Zum Beispiel in einem öffentlich-rechtlichen Arbeitsverhältnis in Bereichen, die zur öffentlichen Daseinsfürsorge gehören, geringe Anforderungen an den Intellekt stellen und in denen auf absehbare Zeit mit Sicherheit keine regulären Arbeitsverhältnisse entstehen werden. Nehmen Sie die Altenpflege. Natürlich kann ein Hartz-IV-Empfänger allein keine alten Menschen pflegen. Aber man braucht keine Altenpflegerausbildung, um alte Menschen im Park spazieren zu fahren, sich mit ihnen zu unterhalten und ihnen in Ruhe genügend Nahrung und Flüssigkeit zu geben.

Es kann doch nicht sein, dass wir Millionen Menschen haben, die keiner Arbeit nachgehen, und gleichzeitig gibt es unendlich viele soziale Aufgaben, die nicht angepackt werden, weil sich niemand findet, der dafür Lohn zahlen würde!

Hartz IV würde es in meinem Modell gar nicht geben. Die Idee dahinter ist: In einem gesunden Staat sind immer genügend Arbeitsmöglichkeiten vorhanden, und niemand braucht soziale Unterstützung.
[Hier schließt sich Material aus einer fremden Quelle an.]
==> config.mk <==
export PLATFORM = sky130hd
export DESIGN_NAME = i2c_xfer_ctrl
export DESIGN_NICKNAME = d
export VERILOG_FILES = /design/src/source/cam_cfg_pkg.sv /design/src/source/i2c_xfer_ctrl.sv
export SDC_FILE = /design/constraint.sdc
export NUM_CORES = 1
export LEC_CHECK = 0
export ABC_AREA = 1
export BUFFER_PORTS_ARGS = -buffer_cell sky130_fd_sc_hd__buf_2
export CAP_MARGIN = 15
export CELL_PAD_IN_SITES_DETAIL_PLACEMENT = 1
export CELL_PAD_IN_SITES_GLOBAL_PLACEMENT = 2
export CORE_AREA = 5 5 81 83
export DETAILED_ROUTE_END_ITERATION = 12
export DIE_AREA = 0 0 86 88
export GPL_TIMING_DRIVEN = 1
export PLACE_DENSITY = 0.9
export SETUP_SLACK_MARGIN = 0.05
export SLEW_MARGIN = 10
export SYNTH_ARGS = -nofsm -noshare
export SYNTH_HDL_FRONTEND = slang
export SYNTH_SLANG_ARGS = --single-unit
==> constraint.sdc <==
create_clock -name CLK_400K -period 2.4 [get_ports CLK_400K]
set_input_delay 0.24 -clock CLK_400K [delete_from_list [all_inputs] [get_ports CLK_400K]]
set_output_delay 0.24 -clock CLK_400K [all_outputs]
set_load 0.1 [all_outputs]
==> src/source/cam_cfg_pkg.sv <==
package cam_cfg_pkg;

   typedef logic [15:0] reg_addr_t;   // sensor register address
   typedef logic [7:0]  reg_data_t;   // sensor register value
   typedef logic [4:0]  script_idx_t; // script entry number

   localparam logic [6:0] SENSOR_ADDR = 7'h36;   // 7-bit form of 0x6c
   localparam logic [7:0] SENSOR_WR   = {SENSOR_ADDR, 1'b0};
   localparam logic [7:0] SENSOR_RD   = {SENSOR_ADDR, 1'b1};

   localparam reg_addr_t ID_REG     = 16'h300B; // chip id byte
   localparam reg_data_t ID_VALUE   = 8'h88;
   localparam logic [7:0] DELAY_MARK = 8'hAA;   // tag of a delay entry

   localparam int SCRIPT_LEN = 24;

   // one script line, tag byte on top
   typedef struct packed {
      logic [7:0] tag;  // SENSOR_WR or DELAY_MARK
      reg_addr_t  addr;
      reg_data_t  data; // delay units for a delay entry
   } script_entry_t;

   // transactions the sequencer can ask for
   typedef enum logic [1:0] {
      OP_WRITE_REG,     // addr, reg hi, reg lo, data
      OP_WRITE_PTR,     // addr, reg hi, reg lo
      OP_READ           // read addr, one byte
   } xfer_op_t;

   // single bus operations of the bit layer
   typedef enum logic [1:0] {
      BIT_START,
      BIT_STOP,
      BIT_WRITE,
      BIT_READ
   } bit_cmd_t;

endpackage

==> src/source/i2c_xfer_ctrl.sv <==
`timescale 1ns/1ps

module i2c_xfer_ctrl (
   input  logic                   CLK_400K,
   input  logic                   RESET_N,
   input  logic                   xfer_req,
   input  cam_cfg_pkg::xfer_op_t  xfer_op,
   input  cam_cfg_pkg::reg_addr_t xfer_reg,
   input  cam_cfg_pkg::reg_data_t xfer_data,
   output logic                   xfer_ack,
   output logic                   xfer_nack,
   output cam_cfg_pkg::reg_data_t xfer_rdata,
   output logic                   bit_req,
   output cam_cfg_pkg::bit_cmd_t  bit_cmd,
   output logic                   bit_wdata,
   input  logic                   bit_ack,
   input  logic                   bit_rdata
);

   typedef enum logic [2:0] {X_IDLE, X_START, X_BYTE, X_ACK, X_STOP, X_DONE} xstate_t;

   xstate_t    state;
   logic [7:0] sh;        // tx byte out, rx byte in
   logic [2:0] bit_cnt;
   logic [1:0] byte_cnt;
   logic [1:0] last_idx;
   logic [1:0] load_idx;
   logic [7:0] load_byte;
   logic       rd_byte;   // data phase of a read
   logic       bit_done;

   assign bit_done   = bit_req & bit_ack;
   assign rd_byte    = (xfer_op == cam_cfg_pkg::OP_READ) && (byte_cnt == 2'd1);
   assign last_idx   = (xfer_op == cam_cfg_pkg::OP_WRITE_REG) ? 2'd3 :
                       (xfer_op == cam_cfg_pkg::OP_WRITE_PTR) ? 2'd2 : 2'd1;
   assign load_idx   = (state == X_IDLE) ? 2'd0 : byte_cnt + 2'd1;
   assign xfer_rdata = sh;

   always_comb begin
      case (load_idx)
         2'd0:    load_byte = (xfer_op == cam_cfg_pkg::OP_READ) ? cam_cfg_pkg::SENSOR_RD
                                                               : cam_cfg_pkg::SENSOR_WR;
         2'd1:    load_byte = xfer_reg[15:8];
         2'd2:    load_byte = xfer_reg[7:0];
         default: load_byte = xfer_data;
      endcase
   end

   always_comb begin
      bit_cmd   = cam_cfg_pkg::BIT_READ;
      bit_wdata = 1'b1;
      case (state)
         X_START: bit_cmd = cam_cfg_pkg::BIT_START;
         X_STOP:  bit_cmd = cam_cfg_pkg::BIT_STOP;
         X_BYTE: begin
            bit_cmd   = rd_byte ? cam_cfg_pkg::BIT_READ : cam_cfg_pkg::BIT_WRITE;
            bit_wdata = sh[7];                 // msb first
         end
         X_ACK:   bit_cmd = rd_byte ? cam_cfg_pkg::BIT_WRITE : cam_cfg_pkg::BIT_READ;
         default: bit_cmd = cam_cfg_pkg::BIT_READ;
      endcase
   end

   always_ff @(posedge CLK_400K) begin
      if (!RESET_N) begin
         state     <= X_IDLE;
         bit_req   <= 1'b0;
         bit_cnt   <= 3'd0;
         byte_cnt  <= 2'd0;
         xfer_ack  <= 1'b0;
         xfer_nack <= 1'b0;
      end else begin
         if (state inside {X_START, X_BYTE, X_ACK, X_STOP} && !bit_req && !bit_ack)
            bit_req <= 1'b1;
         else if (bit_done)
            bit_req <= 1'b0;

         case (state)
            X_IDLE: if (xfer_req && !xfer_ack) begin
               xfer_nack <= 1'b0;
               byte_cnt  <= 2'd0;
               state     <= X_START;
            end
            X_START: if (bit_done) begin
               bit_cnt <= 3'd0;
               state   <= X_BYTE;
            end
            X_BYTE: if (bit_done) begin
               bit_cnt <= bit_cnt + 3'd1;
               if (bit_cnt == 3'd7)
                  state <= X_ACK;
            end
            X_ACK: if (bit_done) begin
               if (!rd_byte && bit_rdata) begin
                  xfer_nack <= 1'b1;           // abort on slave nack
                  state     <= X_STOP;
               end else if (byte_cnt == last_idx) begin
                  state <= X_STOP;
               end else begin
                  byte_cnt <= byte_cnt + 2'd1;
                  bit_cnt  <= 3'd0;
                  state    <= X_BYTE;
               end
            end
            X_STOP: if (bit_done) begin
               xfer_ack <= 1'b1;
               state    <= X_DONE;
            end
            default: if (!xfer_req) begin
               xfer_ack <= 1'b0;
               state    <= X_IDLE;
            end
         endcase
      end
   end

   // shift register, loaded per byte
   always_ff @(posedge CLK_400K) begin
      if ((state == X_IDLE && xfer_req && !xfer_ack) ||
          (state == X_ACK && bit_done && byte_cnt != last_idx))
         sh <= load_byte;
      else if (state == X_BYTE && bit_done)
         sh <= {sh[6:0], bit_rdata};
   end

endmodule

# Word-level counts from Yosys, hierarchy flattened
# Index checks and enable logic that the tools add are counted.
# Widths: inputs -> output; s select.
op_classes:
  addsub: 2
  eq_ne: 23
  muxes: 41
  bitwise: 2
  n_reduce_logical: 29
ops:
  columns: ["operator", "n"]
  rows:
  - ["$mux 3", 14]
  - ["$pmux 8 s3", 1]
  - ["$mux 8", 2]
  - ["$pmux 3 s5", 1]
  - ["$mux 2", 7]
  - ["$ne 2x2->1 const B", 7]
  - ["$mux 1", 11]
  - ["$logic_and 1x1->1", 10]
  - ["$pmux 3 s3", 1]
  - ["$pmux 2 s4", 1]
  - ["$reduce_and 7->1", 1]
  - ["$eq 2x1->1 const B", 3]
  - ["$eq 3x2->1 const B", 2]
  - ["$eq 3x3->1 const B", 2]
  - ["$ne 2x1->1 const B", 3]
  - ["$ne 6x1->1 const B", 1]
  - ["$reduce_and 6->1", 1]
  - ["$reduce_bool 2->1", 3]
  - ["$reduce_and 5->1", 1]
  - ["$eq 2x2->1 const B", 2]
  - ["$logic_not 1->1", 4]
  - ["$logic_not 2->1", 2]
  - ["$pmux 1 s2", 2]
  - ["$pmux 2 s2", 1]
  - ["14 further kinds", 14]
word_totals:
  regBits: 19
  out_inout_bits: 14

# Depth between registers and ports, before layout
# Gate-level depths: netlist (run 1).
logic_depth:
  depth_word: 8
  mapped_depth: 10
  mapped_depth_nobuf: 10

# Least setup slack after synthesis (run 1)
# Ideal clock, no wire load.
synth_timing:
  path_kind: "reg2out"
  from: "register state[2]"
  to: "output bit_cmd[0]"
  t_arrival_ns: 2.213
  required_time_ns: 2.160
  path_slack_ns: -0.053
  path_stages_with_launch: 5
  path_cell_list: "dfxtp_1 -> buf_6 -> nor2_1 -> nand2_2 -> o2111ai_1"
synth_between:
  elab_chain_cells: 2
  elab_cells_between_ends: 5
synth_lines:
  columns: ["item", "line", "rtl"]
  rows:
  - ["start: declaration", "i2c_xfer_ctrl.sv:22", "xstate_t state;"]
  - ["start signal: assignment", "i2c_xfer_ctrl.sv:66", "state <= X_IDLE;"]
  - ["start signal: assignment", "i2c_xfer_ctrl.sv:82", "state <= X_START;"]
  - ["start signal: assignment", "i2c_xfer_ctrl.sv:86", "state <= X_BYTE;"]
  - ["$eq 3x2->1 (tied with other cells)", "i2c_xfer_ctrl.sv:52", "case (state)"]
  - ["$pmux 2 s4 (*)", "i2c_xfer_ctrl.sv:52", null]
  - ["end: declaration", "i2c_xfer_ctrl.sv:14", "output cam_cfg_pkg::bit_cmd_t bit_cmd,"]
# Mark *: on every way between the ends. The rest lies on a longest branch, timed or not.

# Worst setup path after layout (run 1)
layout_timing:
  from: "register state[1]"
  to: "register sh[0] (netlist: xfer_rdata[0]) (enable)"
layout_between:
  elab_chain_cells: 5
  elab_cells_between_ends: 10
layout_lines:
  columns: ["item", "line", "rtl"]
  rows:
  - ["$eq 3x2->1 or $logic_not 3->1 (tied branches)", "i2c_xfer_ctrl.sv:120, i2c_xfer_ctrl.sv:119", null]
  - ["$logic_and 1x1->1, on equally long branches (2 in series)", "i2c_xfer_ctrl.sv:120, i2c_xfer_ctrl.sv:119", null]
  - ["$logic_or 1x1->1", "i2c_xfer_ctrl.sv:119", "if ((state == X_IDLE && xfer_req && !xfer_ack) ||"]
  - ["$reduce_bool 2->1 (no line) (*)", null, null]
  - ["end signal: assignment", "i2c_xfer_ctrl.sv:121", "sh <= load_byte;"]
  - ["end signal: assignment", "i2c_xfer_ctrl.sv:123", "sh <= {sh[6:0], bit_rdata};"]
  - ["end: declaration", "i2c_xfer_ctrl.sv:23", "logic [7:0] sh;"]
# Marked as above.
# A chain may end at the register's enable or synchronous reset.

==> out/qor.csv, run 1 <==
metric,value,unit
Seq cells post-synth,19,
Commonest cells post-synth,"87 x nand2_1, 33 x nand3_1, 27 x inv_1, 11 x dfxtp_1, 11 x nor2_1",
worst slew pin tran,1047,ps
Final TNS setup,0,ps
CP max FO,9,
top cell type by total area after synthesis,nand2_1,
Compound-Gate Fraction of Synth Area,6.868,%
Slew Limit Fails,0,
syn avg cell area,6.640,um^2
clock buffer depth,2,
Root Driver,clkbuf_8,
routability cong.,0.8047,
Clock Pin Slew Worst Setup and Hold Paths,70,ps
Synth Area in Simple Gates,49.41,%
unrepaired setup endpoints after global routing,no,
first-pass GRT wire length,7576,um
num ports,45,
crit start category,register,
status,finished clean,
worst skew pair latency,260,ps
routed len/inst,12.73,um
1st-iter DRT viols,42,
Main synth FF type,dfxtp_1,
WP data arrival,1990,ps
cells after synthesis,225,
top cell type's share of synthesized area,21.86,%
Site Rows,28,
Die ar.,0.007568,mm^2
hold buffer count at cts,0,
Pwr Total,2743,uW
Area Overhead vs Synth,22.28,%
Vias/cell,4.472,
vias in the first global route,1601,
largest family of logic cells by synthesized area,simple AND/OR/NAND/NOR gates,
Post-CTS Repair Setup Buffers,0,
Hold Crit Start,bit_ack,
starting density of the core,25.84,%
Tot GR Track Use,12.46,%
Pleak,0.0009225,uW
post-synthesis mux area share,0,%
most common cell in the synthesized netlist,nand2_1,
"Seq/Total Area, Yosys",30.82,%
flop2flop setup slack,290,ps
remaining global-route overflow,0,
warnings from Yosys,0,
"Distinct cells, synth",23,
Max Fclk,474.5,MHz
design area,0.001827,mm^2
DIE WIDTH,86,um
Setup Skew,3.211,ps
mapped cell area,0.001494,mm^2
final antenna-violating net count,0,
Slew headroom,29.45,%
Post-synth EDFFs,8,
WL final,4392,um
dpl hpwl,3758,um
final worst path period need,2107,ps
fin crit share,87.81,%
post-layout util,31.60,%
Hold WC Path Type,primary input to register,
Critical Path Source,state[1],
Core Footprint,0.005781,mm^2
cts repair resizes,0,
Num Clock Sinks,19,
proportion of layout cells with a drive suffix above 1,27.78,%
initial antenna violation count,0,
FF-to-FF Start,state[1],
Peak supply drop,0.5897,mV
FILL cells,771,
multi-input logic area,884.6,um^2
Power Density,1501,mW/mm^2
drt pass-1 iters,4,
WS Path Type,register to register,
fin nets,305,
Num CTS Buffers,3,
CP Capture Type,register,
FF+latch area,461.7,um^2
Post-Synth XOR/XNOR Area,0,%
Final Hold Fails,0,
routed vias,1543,
Port-buffer cells,44,
MaxCap Viol Count,0,
Adder-Cell Fraction of Synth Area,2.513,%
Required @ worst endpoint,2280,ps
Antenna Cells,0,
setup violators final,0,
pin count of the biggest net entering global routing,11,
Die H,88,um
TritonCTS clock tree,built,
WHS,244.3,ps
dpl cell area,0.001782,mm^2
Post-synth ARST share,0,%
post-synth net total,259,
Clock H-tree levels,1,
DRC violations left,0,
synth top area cells,"nand2_1 22%, edfxtp_1 16%, dfxtp_1 15%, nand3_1 11%, inv_1 6.8%",
per-stage QoR:
step | instances | worst slack [ps]
after global placement | 341 | 409.1
after CTS | 345 | 279.1
after floorplan | 225 | 350.5
after global routing | 345 | 109.6
final | 345 | 292.6
after detailed placement | 341 | 301.9
cell type report:
class | instances | area share [%]
timing repair buffer | 44 | 12.05
clock buffer | 4 | 2.466
tap | 75 | 5.137
inverter | 31 | 6.644
multi-input combinational | 172 | 48.42
sequential | 19 | 25.27
logic make-up (layout without fill, tap and decap cells):
| kind of cell | count (synthesis) | after routing |
|---|---|---|
| adder cells (fa/ha/maj) | 3 | 3 |
| AND/OR/NAND/NOR | 152 | 152 |
| buffers and inverters | 34 | 79 |
| AO/OA/AOI/OAI | 17 | 17 |
| flip-flops | 19 | 19 |
critical path, cell delays in order (launching register included):
cell and delay [ps]:
dfxtp_1 630, nand2_4 130, nor2_8 180, nand3_1 140
o21ai_4 150, inv_4 100, o21ai_0 410
power breakdown:
group	leakage [uW]	internal, uW	total [uW]	switching, uW
clock network	0.0000228	118	227	109
registers	0.000167	487	602	115
logic	0.000733	440	1910	1470
routing by layer:
metal	track usage, %	vias up	wire length (um)
li1	-	803	-
met1	16.60	712	2091
met2	21.23	24	2125
met3	2.352	4	144
met4	2.158	0	31
met5	0	-	0
sequential cells by signal, indices dropped and copies added, names as in the netlist:
register / count
bit_cnt: 3
bit_req: 1
xfer_nack: 1
state: 3
xfer_rdata: 8
xfer_ack: 1
byte_cnt: 2
path summary, 6_finish.rpt:
kind                         to  cells past startpoint
setup / recovery  xfer_rdata[0]                      6
hold / removal          bit_req                      4
setup reg to reg  xfer_rdata[0]                      6
hold reg to reg       xfer_nack                      2
layout by cell type, fill, tap and decap left out:
| cell type | n |
|---|---|
| a21oi_1 | 6 |
| buf_2 | 44 |
| clkbuf_1 | 1 |
| clkbuf_8 | 3 |
| dfxtp_1 | 10 |
| dfxtp_2 | 1 |
| edfxtp_1 | 8 |
| ha_1 | 3 |
| inv_1 | 27 |
| inv_2 | 2 |
| inv_4 | 2 |
| nand2_1 | 87 |
| nand2_2 | 6 |
| nand2_4 | 2 |
| nand2_8 | 1 |
| nand3_1 | 33 |
| nand3_2 | 2 |
| nor2_1 | 11 |
| nor2_2 | 4 |
| nor2_4 | 3 |
| nor2_8 | 2 |
| o2111ai_2 | 1 |
| o211ai_1 | 1 |
| o21ai_0 | 8 |
| o21ai_4 | 1 |
| or2_2 | 1 |
(Power assumes the default switching activity.)
==> run 2, diff against run 1 <==
--- a/config.mk
+++ b/config.mk
@@ -6,15 +6,15 @@
 export NUM_CORES = 1
 export LEC_CHECK = 0
 export ABC_AREA = 1
-export BUFFER_PORTS_ARGS = -buffer_cell sky130_fd_sc_hd__buf_2
 export CAP_MARGIN = 15
 export CELL_PAD_IN_SITES_DETAIL_PLACEMENT = 1
 export CELL_PAD_IN_SITES_GLOBAL_PLACEMENT = 2
-export CORE_AREA = 5 5 81 83
+export CORE_AREA = 5 5 77 79
 export DETAILED_ROUTE_END_ITERATION = 12
-export DIE_AREA = 0 0 86 88
+export DIE_AREA = 0 0 82 84
+export DONT_BUFFER_PORTS = 1
 export GPL_TIMING_DRIVEN = 1
-export PLACE_DENSITY = 0.9
+export PLACE_DENSITY = 0.83
 export SETUP_SLACK_MARGIN = 0.05
 export SLEW_MARGIN = 10
 export SYNTH_ARGS = -nofsm -noshare
==> out/qor.csv, run 2 (synthesized netlist as in run 1, its figures left out) <==
metric,value,unit,change
status,finished clean,,
Vias/cell,4.518,,+1.0%
FF-to-FF Start,state[2],,
post-layout util,32.05,%,+0.45 points
initial antenna violation count,0,,unchanged
WHS,88.98,ps,-155.3 ps
Root Driver,clkbuf_8,,
num ports,45,,unchanged
PnR worst setup slack,305.6,ps,+12.98 ps
FILL cells,707,,-8.3%
clock buffer depth,2,,unchanged
WL final,4185,um,-4.7%
r2r worst-path depth,3,,-3
Power Density,1630,mW/mm^2,+8.6%
DRC violations left,0,,unchanged
dpl hpwl,3492,um,-7.1%
"commonest non-fill, non-tap cells in the layout","87 x nand2_1, 33 x nand3_1, 27 x inv_1, 11 x nor2_1, 11 x buf_4",,
worst slew pin tran,1037,ps,-10.14 ps
Required @ worst endpoint,2300,ps,+20 ps
CP Capture Point,xfer_rdata[0],,
WP data arrival,1990,ps,about the same
Max Fclk,477.5,MHz,+0.62%
Peak supply drop,0.8518,mV,+44%
starting density of the core,28.35,%,+2.5 points
Die ar.,0.006888,mm^2,-9.0%
Site Rows,27,,-3.6%
Final Hold Fails,0,,unchanged
Antenna Cells,0,,unchanged
CP max FO,9,,unchanged
hold buffer count at cts,0,,unchanged
Num CTS Buffers,3,,unchanged
Num Clock Sinks,19,,unchanged
fin crit share,87.27,%,-0.54 points
Post-CTS Repair Setup Buffers,0,,unchanged
multi-input logic area,884.6,um^2,unchanged
Clock Pin Slew Worst Setup and Hold Paths,80,ps,about the same
first-pass GRT wire length,6962,um,-8.1%
routed vias,1396,,-9.5%
vias in the first global route,1451,,-9.4%
max FFs per register,8,,unchanged
Place WS,321.2,ps,+19.28 ps
worst skew pair latency,270,ps,about the same
Area Overhead vs Synth,13.07,%,
WS Path Type,register to register,,
Final TNS setup,0,ps,unchanged
Setup Skew,6.236,ps,+3.025 ps
"commonest non-fill, non-tap cell in the layout",nand2_1,,
Hold WC Path Type,primary input to register,,
MaxCap Viol Count,0,,unchanged
Port-buffer cells,0,,-100%
routability cong.,0.8180,,+1.7%
Tot GR Track Use,12.83,%,+0.37 points
Hold Crit Start,RESET_N,,
remaining global-route overflow,0,,unchanged
Clock H-tree levels,1,,unchanged
Slew Limit Fails,0,,unchanged
DIE WIDTH,82,um,-4.7%
routed len/inst,13.54,um,+6.4%
1st-iter DRT viols,46,,+9.5%
cts repair resizes,0,,unchanged
proportion of layout cells with a drive suffix above 1,18.14,%,-9.6 points
final antenna-violating net count,0,,unchanged
drt pass-1 iters,4,,unchanged
Die H,84,um,-4.5%
TritonCTS clock tree,built,,
final worst path period need,2094,ps,-12.98 ps
dpl cell area,0.001640,mm^2,-7.9%
design area,0.001689,mm^2,-7.5%
Critical Path Source,state[2],,
setup violators final,0,,unchanged
crit start category,register,,
r2r endpoint,xfer_rdata[0],,
Pleak,0.0008007,uW,-13%
Core Footprint,0.005270,mm^2,-8.8%
unrepaired setup endpoints after global routing,no,,
fin nets,272,,-11%
flop2flop setup slack,310,ps,about the same
FF+latch area,461.7,um^2,unchanged
CP Capture Type,register,,
pin count of the biggest net entering global routing,13,,+2
Slew headroom,30.13,%,+0.68 points
run 2: area by class of cell:
type,instances,area share (%)
clock buffer,3,2.444
clock inverter,1,0.4444
inverter,31,7.185
multi-input combinational,172,52.37
sequential,19,27.33
tap,72,5.333
timing repair buffer,11,4.889
run 2: critical path, cell delays in order (launching register included):
cell and delay (ps):
dfxtp_1 470, nor2_1 260, nand2_2 140, o21ai_0 850
run 2: how the worst min path moves through the flow:
stage	to	cells after the start
global placement	bit_cnt[0]	2
floorplan	bit_cnt[0]	2
detailed placement	bit_cnt[0]	2
global route	byte_cnt[0]	2
finish	byte_cnt[0]	2
CTS	byte_cnt[0]	2
run 2: through the flow:
| stage | total power [uW] | cells |
|---|---|---|
| floorplan | 2202 | 225 |
| global placement | 2517 | 305 |
| detailed placement | 2536 | 305 |
| CTS | 2787 | 309 |
| global route | 2959 | 309 |
| finish | 2754 | 309 |
run 2: layer usage:
metal / global-route usage [%] / vias up / share of wire [%] / wire length [um]
li1: - / 737 / - / -
met1: 16.61 / 634 / 47 / 1948
met2: 21.23 / 21 / 48 / 2028
met3: 2.484 / 4 / 3.9 / 165
met4: 3.625 / 0 / 1.0 / 42
met5: 0 / - / 0 / 0
run 2: where the power goes:
| group | leakage (uW) | switching [uW] | internal [uW] | total, uW |
|---|---|---|---|---|
| Combinational | 0.000612 | 1350 | 456 | 1800 |
| Clock | 0.0000217 | 125 | 117 | 242 |
| Sequential | 0.000167 | 222 | 488 | 709 |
Lieber soll der Staat das, was er jetzt als Hilfe gibt, als Gehalt bezahlen. Arbeiten ist ein Menschenrecht! Wer dann allerdings freiwillig keiner Arbeit nachgeht, der würde bei mir auch nichts kriegen. Glauben Sie mir: Es würde damit allen Menschen besser gehen.

Insofern finde ich es richtig, dass wir jetzt diese Sozialstaatsdebatte führen. Die Art und Weise, wie sie geführt wird, nämlich ohne Argumente und ohne ernst gemeinte Lösungsansätze, finde ich allerdings sehr traurig. Ich denke, dass wir da eine Chance verpassen, etwas zu verbessern. Vielleicht sollten wir in der Politik einfach mal ein bisschen experimentieren und mutiger sein. Man darf beim Experimentieren auch Fehler machen. Das wäre allemal besser als der ewige Stillstand, unter dem dieses Land leidet – nicht nur im Bereich Hartz IV."